Spooner is the lead set decorator on Time, the huge new transportive exhibition by Rone, aka Melbourne street artist Tyrone Wright. Spanning much of Flinders Street Station’s long-disused third floor, Time cleverly riffs on its title by inviting the public into a secretive, multi-room exhibition that feels both intimately familiar and unsettlingly out of step with modern life.
“We’ve created all these different little stories in the rooms,” says Spooner, who is also the co-director and creative lead for The Establishment Studios, a boutique photography studio in Fitzroy. She first worked with Rone on 2017’s The Omega Project, which saw a condemned house in Alphington be reimagined with the memories of those who might’ve lived there, using nostalgic artifacts like old crockery and decaying wallpaper left wilting under the gaze of Rone’s signature paintings of beatific female faces.

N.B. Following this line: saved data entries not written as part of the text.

## src/rtl/mux_rr_arbiter_if.sv

```systemverilog
// Bundle of the two producer channels, the registered output channel and the
// per-channel acceptance counters shared by the round-robin arbiter and its environment.
interface mux_rr_arbiter_if #(
  parameter int WIDTH = 8
);
  logic [WIDTH-1:0] in0_data;
  logic             in0_valid;
  logic             in0_ready;
  logic [WIDTH-1:0] in1_data;
  logic             in1_valid;
  logic             in1_ready;
  logic             sel;
  logic [WIDTH-1:0] out_data;
  logic             out_valid;
  logic             out_ready;
  logic [7:0]       cnt0;
  logic [7:0]       cnt1;

  // master: the environment driving producers and the consumer
  modport master (
    output in0_data, in0_valid, in1_data, in1_valid, out_ready,
    input  in0_ready, in1_ready, sel, out_data, out_valid, cnt0, cnt1
  );

  modport slave (
    input  in0_data, in0_valid, in1_data, in1_valid, out_ready,
    output in0_ready, in1_ready, sel, out_data, out_valid, cnt0, cnt1
  );
endinterface

```

## src/rtl/mux_rr_arbiter.sv

```systemverilog
// Two-channel round-robin arbiter feeding a single registered output stage,
// with a combinational mux select and wrapping per-channel acceptance counters.
module mux_rr_arbiter #(
  parameter int WIDTH = 8
) (
  input logic            clk,
  input logic            rst,
  mux_rr_arbiter_if.slave bus
);

  logic             w_load_en;
  logic             w_grant;
  logic [1:0]       w_valid;
  logic [1:0]       w_ready;
  logic [1:0]       w_accept;
  logic [WIDTH-1:0] w_data [2];

  logic             r_last_grant;
  logic             r_out_valid;
  logic [WIDTH-1:0] r_out_data;

  assign w_valid   = {bus.in1_valid, bus.in0_valid};
  assign w_data[0] = bus.in0_data;
  assign w_data[1] = bus.in1_data;

  // Output stage can take a word when empty or when its word leaves this cycle.
  assign w_load_en = !r_out_valid || bus.out_ready;

  always_comb begin
    w_grant = r_last_grant;
    unique case (w_valid)
      2'b01:   w_grant = 1'b0;
      2'b10:   w_grant = 1'b1;
      2'b11:   w_grant = !r_last_grant;
      default: w_grant = r_last_grant;
    endcase
  end

  genvar gi;
  generate
    for (gi = 0; gi < 2; gi++) begin : g_ch
      logic [7:0] r_cnt;

      // Reset masks the readies so no producer sees a handshake that gets discarded.
      assign w_ready[gi]  = !rst && w_load_en && (w_grant == (gi != 0));
      assign w_accept[gi] = w_ready[gi] && w_valid[gi];

      always_ff @(posedge clk) begin
        if (rst) begin
          r_cnt <= 8'd0;
        end else if (w_accept[gi]) begin
          r_cnt <= r_cnt + 8'd1;
        end
      end
    end
  endgenerate

  always_ff @(posedge clk) begin
    if (rst) begin
      r_out_valid  <= 1'b0;
      r_out_data   <= '0;
      r_last_grant <= 1'b1;
    end else if (|w_accept) begin
      r_out_valid  <= 1'b1;
      r_out_data   <= w_data[w_grant];
      r_last_grant <= w_grant;
    end else if (bus.out_ready) begin
      r_out_valid  <= 1'b0;
    end
  end

  assign bus.sel       = w_grant;
  assign bus.in0_ready = w_ready[0];
  assign bus.in1_ready = w_ready[1];
  assign bus.out_valid = r_out_valid;
  assign bus.out_data  = r_out_data;
  assign bus.cnt0      = g_ch[0].r_cnt;
  assign bus.cnt1      = g_ch[1].r_cnt;

endmodule
```

## src/flat_wrapper.sv

```systemverilog
// flat-port wrapper written by rule: the top's interface ports become plain ports
module mux_rr_arbiter_flat 
#(
  parameter int WIDTH = 8
)
  (clk, rst, bus_in0_data, bus_in0_valid, bus_in1_data, bus_in1_valid, bus_out_ready, bus_in0_ready, bus_in1_ready, bus_sel, bus_out_data, bus_out_valid, bus_cnt0, bus_cnt1);
  mux_rr_arbiter_if #(.WIDTH(WIDTH)) bus_i ();
  input logic clk;
  input logic rst;
  input wire logic [$bits(bus_i.in0_data)-1:0] bus_in0_data;
  input wire logic [$bits(bus_i.in0_valid)-1:0] bus_in0_valid;
  input wire logic [$bits(bus_i.in1_data)-1:0] bus_in1_data;
  input wire logic [$bits(bus_i.in1_valid)-1:0] bus_in1_valid;
  input wire logic [$bits(bus_i.out_ready)-1:0] bus_out_ready;
  output wire logic [$bits(bus_i.in0_ready)-1:0] bus_in0_ready;
  output wire logic [$bits(bus_i.in1_ready)-1:0] bus_in1_ready;
  output wire logic [$bits(bus_i.sel)-1:0] bus_sel;
  output wire logic [$bits(bus_i.out_data)-1:0] bus_out_data;
  output wire logic [$bits(bus_i.out_valid)-1:0] bus_out_valid;
  output wire logic [$bits(bus_i.cnt0)-1:0] bus_cnt0;
  output wire logic [$bits(bus_i.cnt1)-1:0] bus_cnt1;
  assign bus_i.in0_data = bus_in0_data;
  assign bus_i.in0_valid = bus_in0_valid;
  assign bus_i.in1_data = bus_in1_data;
  assign bus_i.in1_valid = bus_in1_valid;
  assign bus_i.out_ready = bus_out_ready;
  assign bus_in0_ready = bus_i.in0_ready;
  assign bus_in1_ready = bus_i.in1_ready;
  assign bus_sel = bus_i.sel;
  assign bus_out_data = bus_i.out_data;
  assign bus_out_valid = bus_i.out_valid;
  assign bus_cnt0 = bus_i.cnt0;
  assign bus_cnt1 = bus_i.cnt1;
  mux_rr_arbiter #(.WIDTH(WIDTH)) u_core (.clk(clk), .rst(rst), .bus(bus_i));
endmodule
```

## config.mk

```make
export PLATFORM = sky130hd
export DESIGN_NAME = mux_rr_arbiter_flat
export DESIGN_NICKNAME = d
export VERILOG_FILES = /design/src/rtl/mux_rr_arbiter_if.sv /design/src/rtl/mux_rr_arbiter.sv /design/src/flat_wrapper.sv
export SDC_FILE = /design/constraint.sdc
export NUM_CORES = 1
export LEC_CHECK = 0
export BUFFER_PORTS_ARGS = -buffer_cell sky130_fd_sc_hd__buf_2
export CAP_MARGIN = 20
export CORE_ASPECT_RATIO = 1.25
export CORE_MARGIN = 4
export CORE_UTILIZATION = 25
export DETAILED_ROUTE_END_ITERATION = 8
export GPL_TIMING_DRIVEN = 1
export PLACE_DENSITY = 0.51
export SLEW_MARGIN = 15
export SYNTH_ARGS = -nofsm -noshare
export SYNTH_HDL_FRONTEND = slang
export SYNTH_SLANG_ARGS = --single-unit
export TNS_END_PERCENT = 1
```

## constraint.sdc

```tcl
create_clock -name clk -period 2.15 [get_ports clk]
set_clock_uncertainty 0.2 [all_clocks]
set_input_delay 0.3225 -clock clk [delete_from_list [all_inputs] [get_ports clk]]
set_output_delay 0.3225 -clock clk [all_outputs]
set_load 0.05 [all_outputs]
```

==> impl_metrics.json <==
{
  "status": "finished clean",
  "wire_per_inst_um": 11.6,
  "cpPeakStageDelay_ns": 0.42,
  "layout_common_cells": "47 x buf_2, 26 x dfxtp_1, 20 x nand2_1",
  "gp_congestion": 0.745,
  "combPwrFrac_pct": 20.9,
  "vias": 1160,
  "vias_per_cell": 4.55,
  "intPower_w": 0.000734,
  "drc": 0,
  "max_freq_mhz": 503,
  "antenna_cells": 0,
  "ys_seq_elements": 26,
  "crit_slowest_cell": "dfxtp_1",
  "power_density_nw_per_um2": 651,
  "switchingPower_w": 0.000315,
  "worstMarginPinSlew_ns": 0.498,
  "slew-limit-headroom_pct": 66.8,
  "reg2reg_slack_ns": 0.33,
  "dpl.cell_count": 251,
  "core_um2": 4730,
  "die_area_um2": 6070,
  "hold_viol": 0,
  "io_pins": 49,
  "yosysUniqueCellTypes": 30,
  "initial_utilization_pct": 25.8,
  "final_common_cell": "buf_2",
  "synth_top_cell_by_area": "dfxtp_1",
  "cp-end-kind": "output pin",
  "hold_path_class": "in2reg",
  "grt_antenna_before_repair": 0,
  "area_growth_pct": 32.1,
  "synth_area_um2": 1220,
  "grt_pass1_vias": 1066,
  "cp-startpoint": "u_core.r_last_grant",
  "drv_slew": 0,
  "synth_top_area_share_pct": 42.7,
  "overflow": 0,
  "grt.total_usage_pct": 9.69,
  "yosysSeqAreaShare_pct": 42.7,
  "cp-start-kind": "flop",
  "cts.path.max_buffers": 2,
  "clk_latency_ns": 0.27,
  "dr.first_iter.drc_count": 24,
  "r2r_cells": 4,
  "finalCriticalPeriod_ns": 1.99,
  "regToRegStartpoint": "u_core.bus.out_valid",
  "h-tree-depth": 1,
  "swShare_pct": 30.0,
  "pwr-share-seq_pct": 48.9,
  "wirelength_um": 2950,
  "tritoncts": "yes",
  "synth_area_leaders": "dfxtp_1 43%, nand2_1 6.2%, mux2i_1 5.7%",
  "syn_area_per_cell_um2": 8.53,
  "setup_viol": 0,
  "cts-root-buf": "clkbuf_8",
  "reg2reg_to": "u_core.bus.out_data[7]",
  "holdPathStages": 3,
  "dp_hpwl_um": 2320,
  "fin_crit_sh_pct": 92.5,
  "max-vdd-ir-drop_v": 0.000237,
  "holdWs_ns": 0.102,
  "placement.io_buffers": 48,
  "clockPowerShare_pct": 30.2,
  "cp.arrival_ns": 1.47,
  "p_leak_nw": 0.748,
  "syn_nets": 166,
  "nNetsFinal": 219,
  "path_cells": "nand2_1 -> o21ai_2 -> clkinv_1 -> nor3_4 -> clkbuf_4",
  "path_clk_slew_ns": 0.09,
  "cts_hold_buf": 0,
  "rows": 28,
  "die_w_um": 70.5,
  "stdcell_count": 255,
  "layout-drive-gt1-share_pct": 33.3,
  "grt_max_degree": 20,
  "utilization_pct": 34.1,
  "endpoint": "bus_in0_ready",
  "firstDrtPassIters": 4,
  "numCtsBuffers": 3,
  "ant_nets": 0,
  "die_y_um": 86.1,
  "grt_setup_unrepaired": "no",
  "grt_pass1_wl_um": 4830,
  "yosys_warnings": 0,
  "cp_max_fo": 5,
  "drv_cap": 0,
  "cp.required_ns": 1.63,
  "synth_cells": 143,
  "clkSinkCount": 26,
  "critPathKind": "reg2out"
}
worst min-delay path by stage:
| stage | start | to | slack [ns] |
|---|---|---|---|
| floorplan | bus_in0_data[0] | u_core.bus.out_data[0] | 0.28 |
| global placement | u_core.bus.out_data[1] | u_core.bus.out_data[1] | 0.26 |
| detailed placement | u_core.bus.cnt1[7] | u_core.bus.cnt1[7] | 0.26 |
| CTS | bus_in0_data[3] | u_core.bus.out_data[3] | 0.1 |
| global route | bus_in0_data[0] | u_core.bus.out_data[0] | 0.11 |
| finish | bus_in0_data[3] | u_core.bus.out_data[3] | 0.10 |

“He’ll provide a creative brief and I’ll interpret it through objects and furnishings,” says Spooner of her typical involvement in Rone’s elaborate process. “With Time, I gathered lots of references for furniture from the 1950s. I chose the materials and how they needed to be painted, Other collaborators built and painted a variety of objects. It’s quite involved. It’s a lot of collaborating with the team and then actually dressing the set.”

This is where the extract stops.